----- Supplied data

==> v29 <==
==> flow/design.v <==
`timescale 1ns/10ps
module SVD (
    clk,
    rst,
    we,
    oe,
    data_i,
    element_sel,
    ready,
    data_o_UV,
    data_o_S
);
input                clk;
input                rst;
input                we;
input                oe;
input         [1:0]  element_sel;
input         [4:0]  data_i;
output reg           ready;
output        [7:0]  data_o_UV;
output        [6:0]  data_o_S;
parameter STAND_BY   = 3'd0;
parameter DATA_IN    = 3'd1;
parameter CACULATION = 3'd2;
parameter READY      = 3'd3;
parameter DATA_OUT   = 3'd4;
parameter INPUT_0    = 2'd0;
parameter INPUT_1    = 2'd1;
parameter INPUT_2    = 2'd2;
parameter INPUT_3    = 2'd3;
parameter OUTPUT_0   = 2'd0;
parameter OUTPUT_1   = 2'd1;
parameter OUTPUT_2   = 2'd2;
parameter OUTPUT_3   = 2'd3;
wire                 next_start;
wire                 next_output_bit_sel;
wire                 finish;
wire                 ready_next;
reg           [2:0]  state;
reg           [2:0]  next_state;
reg                  start;
reg                  output_bit_sel;
reg           [2:0]  element_cnt;
reg           [2:0]  next_element_cnt;
reg    signed [9:0]  a0_i;
reg    signed [9:0]  a1_i;
reg    signed [9:0]  a2_i;
reg    signed [9:0]  a3_i;
reg    signed [9:0]  next_a0_i;
reg    signed [9:0]  next_a1_i;
reg    signed [9:0]  next_a2_i;
reg    signed [9:0]  next_a3_i;
reg           [7:0]  data_o_UV_r;
reg           [6:0]  data_o_S_r;
wire   signed [13:0] S0, S1, S2, S3;         
wire   signed [7:0]  U0, U1, U2, U3;
wire   signed [7:0]  V0, V1, V2, V3;
reg    signed [10:0] U[0:1][0:1],            
                     U_next[0:1][0:1],
                     V[0:1][0:1],
                     V_next[0:1][0:1];
reg    signed [17:0] S[0:1][0:1],            
                     S_next[0:1][0:1];
reg                  uv_count;
wire                 uv_count_next;
reg           [3:0]  i_count;
wire          [3:0]  i_count_next;
reg                  ref_count;
wire                 ref_count_next;
reg           [1:0]  state_c, 
                     state_c_next;
reg    signed [26:0] temp_S[0:1][0:1];
reg    signed [19:0] temp_U[0:1][0:1],
                     temp_V[0:1][0:1];
parameter UV_COUNT  = 1'd1;
parameter I_COUNT   = 4'd9;
parameter REF_COUNT = 1'd1;
parameter WAIT      = 2'd0;
parameter ROTATE    = 2'd1;
parameter MULTIPLY  = 2'd2;
parameter REFLECT   = 2'd3;
wire signed [17:0] KS  = 18'b0_0000_0000_010_111_100;
wire signed [10:0] KUV = 11'b0_0_100_110_101;
integer i, j;
assign next_start  = (element_cnt == 3'd3 && next_element_cnt == 3'd4)? 1'd1 : 1'd0;
assign next_output_bit_sel = (state == DATA_OUT || state == DATA_IN)? ~output_bit_sel : 1'd0; 
assign finish = (state == DATA_OUT && element_sel == OUTPUT_3 && output_bit_sel == 1'd1)? 1'd1 : 1'd0;
assign data_o_UV   = data_o_UV_r;
assign data_o_S   = data_o_S_r;
always@(*) begin
    case(state)
        STAND_BY:begin
            if(we == 1'd1) next_state = DATA_IN;
            else next_state = STAND_BY;
        end
        DATA_IN:begin
            if(start == 1'd1) next_state = CACULATION;
            else next_state = DATA_IN;
        end
        CACULATION:begin
            if(ready == 1'd1) next_state = READY;
            else next_state = CACULATION;
        end
        READY:begin
            if(oe == 1'd1) next_state = DATA_OUT;
            else next_state = READY;
        end
        DATA_OUT:begin
            if(finish == 1'd1) next_state = STAND_BY;
            else next_state = DATA_OUT;
        end
        default:next_state = state;
    endcase
end
always@(*) begin
    next_a0_i        = a0_i;
    next_a1_i        = a1_i;
    next_a2_i        = a2_i;
    next_a3_i        = a3_i;
    next_element_cnt = 3'd0;
    data_o_UV_r      = 8'd0;
    data_o_S_r       = 7'd0;
    case(state)
        DATA_IN:begin
            case(element_sel)
                INPUT_0: begin
                    if(output_bit_sel == 1'd0) begin
                        next_a0_i[4:0] = data_i;
                        next_element_cnt = element_cnt;
                    end
                    else begin
                        next_a0_i[9:5] = data_i;
                        next_element_cnt = element_cnt + 3'd1;
                    end
                end
                INPUT_1:begin
                    if(output_bit_sel == 1'd0) begin
                        next_a1_i[4:0] = data_i;
                        next_element_cnt = element_cnt;
                    end
                    else begin
                        next_a1_i[9:5] = data_i;
                        next_element_cnt = element_cnt + 3'd1;
                    end
                end
                INPUT_2:begin
                    if(output_bit_sel == 1'd0) begin
                        next_a2_i[4:0] = data_i;
                        next_element_cnt = element_cnt;
                    end
                    else begin
                        next_a2_i[9:5] = data_i;
                        next_element_cnt = element_cnt + 3'd1;
                    end
                end
                INPUT_3:begin 
                    if(output_bit_sel == 1'd0) begin
                        next_a3_i[4:0] = data_i;
                        next_element_cnt = element_cnt;
                    end
                    else begin
                        next_a3_i[9:5] = data_i;
                        next_element_cnt = element_cnt + 3'd1;
                    end
                end
            endcase
        end
        DATA_OUT:begin
            case(element_sel)
                OUTPUT_0: begin
                    if(output_bit_sel == 1'd0) begin
                        data_o_UV_r = U0[7:0];
                        data_o_S_r  = S0[6:0];
                    end
                    else begin
                        data_o_UV_r = V0[7:0];
                        data_o_S_r  = S0[13:7];
                    end
                end
                OUTPUT_1: begin
                    if(output_bit_sel == 1'd0) begin
                        data_o_UV_r = U1[7:0];
                        data_o_S_r  = S1[6:0];
                    end
                    else begin
                        data_o_UV_r = V1[7:0];
                        data_o_S_r  = S1[13:7];
                    end
                end
                OUTPUT_2: begin
                    if(output_bit_sel == 1'd0) begin
                        data_o_UV_r = U2[7:0];
                        data_o_S_r  = S2[6:0];
                    end
                    else begin
                        data_o_UV_r = V2[7:0];
                        data_o_S_r  = S2[13:7];
                    end
                end
                OUTPUT_3: begin
                    if(output_bit_sel == 1'd0) begin
                        data_o_UV_r = U3[7:0];
                        data_o_S_r  = S3[6:0];
                    end
                    else begin
                        data_o_UV_r = V3[7:0];
                        data_o_S_r  = S3[13:7];
                    end
                end
            endcase
        end
        default:begin
            next_a0_i        = a0_i;
            next_a1_i        = a1_i;
            next_a2_i        = a2_i;
            next_a3_i        = a3_i;
            next_element_cnt = 3'd0;
            data_o_UV_r      = 8'd0;
            data_o_S_r       = 7'd0;
        end
    endcase
end
assign uv_count_next  = (state_c == WAIT)? 1'd0: uv_count + 1'b1;
assign i_count_next   = (start == 1'd1 || (uv_count == UV_COUNT && i_count == I_COUNT))? 
                            4'd0: (uv_count == UV_COUNT)? i_count + 4'd1: i_count;
assign ref_count_next = (state_c == MULTIPLY && state_c_next == REFLECT)? 1'd0: ~ref_count;
assign ready_next = (start == 1'd1)? 1'd0: (state_c == REFLECT && ref_count == REF_COUNT)? 1'd1: ready;
assign S0 = S[0][0] >>> 4;
assign S1 = S[0][1] >>> 4;
assign S2 = S[1][0] >>> 4;
assign S3 = S[1][1] >>> 4;
assign U0 = U[0][0] >>> 3;
assign U1 = U[0][1] >>> 3;
assign U2 = U[1][0] >>> 3;
assign U3 = U[1][1] >>> 3;
assign V0 = V[0][0] >>> 3;
assign V1 = V[0][1] >>> 3;
assign V2 = V[1][0] >>> 3;
assign V3 = V[1][1] >>> 3;
always@(*) begin
    state_c_next = state_c;
    case(state_c)
        WAIT:     if(start == 1'd1) state_c_next = ROTATE;
        ROTATE:   if(uv_count == UV_COUNT && i_count == I_COUNT) state_c_next = MULTIPLY;
        MULTIPLY: state_c_next = REFLECT;
        REFLECT:  if(ref_count == REF_COUNT) state_c_next = WAIT;
    endcase
end
always@(*) begin
    temp_S[0][0] = 27'd0;
    temp_S[0][1] = 27'd0;
    temp_S[1][0] = 27'd0;
    temp_S[1][1] = 27'd0;
    temp_U[0][0] = 20'd0;
    temp_U[0][1] = 20'd0;
    temp_U[1][0] = 20'd0;
    temp_U[1][1] = 20'd0;
    temp_V[0][0] = 20'd0;
    temp_V[0][1] = 20'd0;
    temp_V[1][0] = 20'd0;
    temp_V[1][1] = 20'd0;
    S_next[0][0] = S[0][0];
    S_next[0][1] = S[0][1];
    S_next[1][0] = S[1][0];
    S_next[1][1] = S[1][1];
    U_next[0][0] = U[0][0];
    U_next[0][1] = U[0][1];
    U_next[1][0] = U[1][0];
    U_next[1][1] = U[1][1];
    V_next[0][0] = V[0][0];
    V_next[0][1] = V[0][1];
    V_next[1][0] = V[1][0];
    V_next[1][1] = V[1][1];
    case(state_c)
        WAIT: begin
            if(start == 1'd1) begin
                S_next[0][0] = $signed({ {2{a0_i[9]}}, a0_i[8:0], 7'b0 });
                S_next[0][1] = $signed({ {2{a1_i[9]}}, a1_i[8:0], 7'b0 });
                S_next[1][0] = $signed({ {2{a2_i[9]}}, a2_i[8:0], 7'b0 });
                S_next[1][1] = $signed({ {2{a3_i[9]}}, a3_i[8:0], 7'b0 });
                U_next[0][0] = 11'd512;
                U_next[0][1] = 11'd0;
                U_next[1][0] = 11'd0;
                U_next[1][1] = 11'd512;
                V_next[0][0] = 11'd512;
                V_next[0][1] = 11'd0;
                V_next[1][0] = 11'd0;
                V_next[1][1] = 11'd512;
            end
        end
        ROTATE: begin
            if(uv_count == 1'd0 && S[1][0] != $signed(18'd0)) begin  
                if(S[0][0][17] ^ S[1][0][17]) begin
                    S_next[0][0] = S[0][0] - (S[1][0] >>> i_count);
                    S_next[1][0] = S[1][0] + (S[0][0] >>> i_count);
                    S_next[0][1] = S[0][1] - (S[1][1] >>> i_count);
                    S_next[1][1] = S[1][1] + (S[0][1] >>> i_count);
                    U_next[0][0] = U[0][0] - (U[0][1] >>> i_count);
                    U_next[0][1] = U[0][1] + (U[0][0] >>> i_count);
                    U_next[1][0] = U[1][0] - (U[1][1] >>> i_count);
                    U_next[1][1] = U[1][1] + (U[1][0] >>> i_count);
                end
                else begin
                    S_next[0][0] = S[0][0] + (S[1][0] >>> i_count);
                    S_next[1][0] = S[1][0] - (S[0][0] >>> i_count);
                    S_next[0][1] = S[0][1] + (S[1][1] >>> i_count);
                    S_next[1][1] = S[1][1] - (S[0][1] >>> i_count);
                    U_next[0][0] = U[0][0] + (U[0][1] >>> i_count);
                    U_next[0][1] = U[0][1] - (U[0][0] >>> i_count);
                    U_next[1][0] = U[1][0] + (U[1][1] >>> i_count);
                    U_next[1][1] = U[1][1] - (U[1][0] >>> i_count);
                end
            end
            else if(uv_count == 1'd1 && S[0][1] != $signed(18'd0))begin
                if(S[0][0][17] ^ S[0][1][17]) begin  
                    S_next[0][0] = S[0][0] - (S[0][1] >>> i_count);
                    S_next[0][1] = S[0][1] + (S[0][0] >>> i_count);
                    S_next[1][0] = S[1][0] - (S[1][1] >>> i_count);
                    S_next[1][1] = S[1][1] + (S[1][0] >>> i_count);
                    V_next[0][0] = V[0][0] - (V[0][1] >>> i_count);
                    V_next[0][1] = V[0][1] + (V[0][0] >>> i_count);
                    V_next[1][0] = V[1][0] - (V[1][1] >>> i_count);
                    V_next[1][1] = V[1][1] + (V[1][0] >>> i_count);
                end
                else begin
                    S_next[0][0] = S[0][0] + (S[0][1] >>> i_count);
                    S_next[0][1] = S[0][1] - (S[0][0] >>> i_count);
                    S_next[1][0] = S[1][0] + (S[1][1] >>> i_count);
                    S_next[1][1] = S[1][1] - (S[1][0] >>> i_count);
                    V_next[0][0] = V[0][0] + (V[0][1] >>> i_count);
                    V_next[0][1] = V[0][1] - (V[0][0] >>> i_count);
                    V_next[1][0] = V[1][0] + (V[1][1] >>> i_count);
                    V_next[1][1] = V[1][1] - (V[1][0] >>> i_count);
                end
            end
        end
        MULTIPLY: begin
            temp_S[0][0] = KS * S[0][0];
            temp_S[0][1] = KS * S[0][1];
            temp_S[1][0] = KS * S[1][0];
            temp_S[1][1] = KS * S[1][1];
            temp_U[0][0] = KUV * U[0][0];
            temp_U[0][1] = KUV * U[0][1];
            temp_U[1][0] = KUV * U[1][0];
            temp_U[1][1] = KUV * U[1][1];
            temp_V[0][0] = KUV * V[0][0];
            temp_V[0][1] = KUV * V[0][1];
            temp_V[1][0] = KUV * V[1][0];
            temp_V[1][1] = KUV * V[1][1];
            S_next[0][0] = temp_S[0][0] >>> 9; 
            S_next[0][1] = temp_S[0][1] >>> 9; 
            S_next[1][0] = temp_S[1][0] >>> 9; 
            S_next[1][1] = temp_S[1][1] >>> 9; 
            U_next[0][0] = temp_U[0][0] >>> 9; 
            U_next[0][1] = temp_U[0][1] >>> 9; 
            U_next[1][0] = temp_U[1][0] >>> 9; 
            U_next[1][1] = temp_U[1][1] >>> 9; 
            V_next[0][0] = temp_V[0][0] >>> 9; 
            V_next[0][1] = temp_V[0][1] >>> 9; 
            V_next[1][0] = temp_V[1][0] >>> 9; 
            V_next[1][1] = temp_V[1][1] >>> 9; 
        end
        REFLECT: begin
            if(S[ref_count][ref_count][17] == 1'd1) begin
                S_next[0][ref_count] = $signed(~S[0][ref_count] + 18'd1);
                S_next[1][ref_count] = $signed(~S[1][ref_count] + 18'd1);
                V_next[0][ref_count] = $signed(~V[0][ref_count] + 11'd1);
                V_next[1][ref_count] = $signed(~V[1][ref_count] + 11'd1);
            end
        end
    endcase
end
always@(posedge clk or negedge rst) begin
	if(!rst) begin
        state           <= STAND_BY;
        start           <= 1'd0;
        element_cnt     <= 3'd0;
        output_bit_sel  <= 1'd0;
        a0_i            <= 10'd0;
        a1_i            <= 10'd0;
        a2_i            <= 10'd0;
        a3_i            <= 10'd0;
        for(i = 0; i != 2; i = i + 1) begin
            for(j = 0; j != 2; j = j + 1) begin
                S[i][j] <= 18'd0;
                U[i][j] <= 11'd0;
                V[i][j] <= 11'd0;
            end
        end
        ready           <= 1'd1;
        uv_count        <= 1'd0;
        i_count         <= 4'd0;
        ref_count       <= 1'd0;
        state_c         <= WAIT;
	end
	else begin
        state           <= next_state;
        start           <= next_start;
        element_cnt     <= next_element_cnt;
        output_bit_sel  <= next_output_bit_sel;
        a0_i            <= next_a0_i;
        a1_i            <= next_a1_i;
        a2_i            <= next_a2_i;
        a3_i            <= next_a3_i;
        for(i = 0; i != 2; i = i + 1) begin
            for(j = 0; j != 2; j = j + 1) begin
                S[i][j] <= S_next[i][j];
                U[i][j] <= U_next[i][j];
                V[i][j] <= V_next[i][j];
            end
        end
        ready           <= ready_next;
        uv_count        <= uv_count_next;
        i_count         <= i_count_next;
        ref_count       <= ref_count_next;
        state_c         <= state_c_next;
	end
end
endmodule
==> flow/run.sh <==
#!/bin/bash
# the make line also repeats each setting of config.mk as NAME=value (left out here)
make -C /OpenROAD-flow-scripts/flow DESIGN_CONFIG=/design/flow/config.mk WORK_HOME=/design/flow/orfs CLKGATE_MAP_FILE= finish
==> flow/config.mk <==
export PLATFORM = sky130hd
export DESIGN_NAME = SVD
export DESIGN_NICKNAME = SVD
export VERILOG_FILES = /design/flow/design.v
export SDC_FILE = /design/flow/constraint.sdc
export NUM_CORES = 4
export LEC_CHECK = 0
export ABC_AREA = 1
export CAP_MARGIN = 5
export CORE_ASPECT_RATIO = 0.87
export CORE_MARGIN = 2
export CORE_UTILIZATION = 40
export CTS_CLUSTER_DIAMETER = 164
export CTS_CLUSTER_SIZE = 31
export GPL_ROUTABILITY_DRIVEN = 0
export MIN_ROUTING_LAYER = met2
export SETUP_SLACK_MARGIN = -0.28
export SLEW_MARGIN = 30
==> flow/constraint.sdc <==
create_clock -name core_clock -period 8.0 [get_ports {clk}]
set_input_delay 1.6000 -clock core_clock [delete_from_list [all_inputs] [get_ports {clk}]]
set_output_delay 1.6000 -clock core_clock [all_outputs]
set_load 0.01 [all_outputs]
==> inputs of v17, as changes to v29 <==
- ABC_AREA: 1 -> not set
- CAP_MARGIN: 5 -> 20
- CORE_ASPECT_RATIO: 0.87 -> not set
- CTS_CLUSTER_DIAMETER: 164 -> not set
- CTS_CLUSTER_SIZE: 31 -> not set
- GPL_ROUTABILITY_DRIVEN: 0 -> not set
- MIN_ROUTING_LAYER: met2 -> not set
- SETUP_SLACK_MARGIN: -0.28 -> 0.25
- SLEW_MARGIN: 30 -> 20
==> flow/constraint.sdc (replaced) <==
create_clock -name core_clock -period 7.48 [get_ports {clk}]
set_input_delay 1.4960 -clock core_clock [delete_from_list [all_inputs] [get_ports {clk}]]
set_output_delay 1.4960 -clock core_clock [all_outputs]
set_load 0.01 [all_outputs]
==> inputs of v39, as changes to v29 <==
- CAP_MARGIN: 5 -> 20
- CORE_ASPECT_RATIO: 0.87 -> not set
- CORE_UTILIZATION: 40 -> 72
- CTS_CLUSTER_DIAMETER: 164 -> not set
- CTS_CLUSTER_SIZE: 31 -> 36
- GPL_ROUTABILITY_DRIVEN: 0 -> not set
- HOLD_SLACK_MARGIN: not set -> 0.3
- MAX_ROUTING_LAYER: not set -> met4
- MIN_ROUTING_LAYER: met2 -> not set
- PLACE_DENSITY_LB_ADDON: not set -> 0.2
- SETUP_SLACK_MARGIN: -0.28 -> 1.79
- SLEW_MARGIN: 30 -> 20
==> flow/constraint.sdc (replaced) <==
create_clock -name core_clock -period 6.05 [get_ports {clk}]
set_input_delay 1.2100 -clock core_clock [delete_from_list [all_inputs] [get_ports {clk}]]
set_output_delay 1.2100 -clock core_clock [all_outputs]
set_load 0.01 [all_outputs]
==> run summary <==
Status: finished clean
Core Rows: 132
XOR Share, Synth: 9.46%
Setup bufs post-CTS: 0
Yosys Instances: 5994
Yosys adder share: 35.2%
DP HPWL: 132 mm
DP Worst Slack: 0.708 ns
Yosys simple share: 11.9%
Seq/Total Area, Yosys: 10.7%
YS chip area: 52000 um^2
Most common cell in the netlist: ha_1
That was v17.
==> run summary <==
Yosys adder share: 34.4%
Core Rows: 99
DP Worst Slack: 0.371 ns
Seq/Total Area, Yosys: 10.4%
Setup bufs post-CTS: 519
Halt Stage: 5_1_grt
Run Error: [ERROR GRT-0232] Routing congestion too high. Check the congestion heatmap in the GUI.
Status: aborted with a tool error
YS chip area: 53200 um^2
Yosys Instances: 7811
That was v39.
==> run summary <==
Status: aborted with a tool error
Halt Stage: 5_1_grt
Run Error: [ERROR GRT-0116] Global routing finished with congestion. Check the congestion regions in the DRC Viewer.
Seq/Total Area, Yosys: 10.4%
Setup bufs post-CTS: 0
Core Rows: 124
Most common cell in the netlist: nand2_1
YS chip area: 53200 um^2
DP Worst Slack: 1.32 ns
Yosys Instances: 7811
Yosys simple share: 24.0%
That was v29.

----------

If a line in the material contains the word "config", copy that line.

# the make line also repeats each setting of config.mk as NAME=value (left out here)
make -C /OpenROAD-flow-scripts/flow DESIGN_CONFIG=/design/flow/config.mk WORK_HOME=/design/flow/orfs CLKGATE_MAP_FILE= finish
==> flow/config.mk <==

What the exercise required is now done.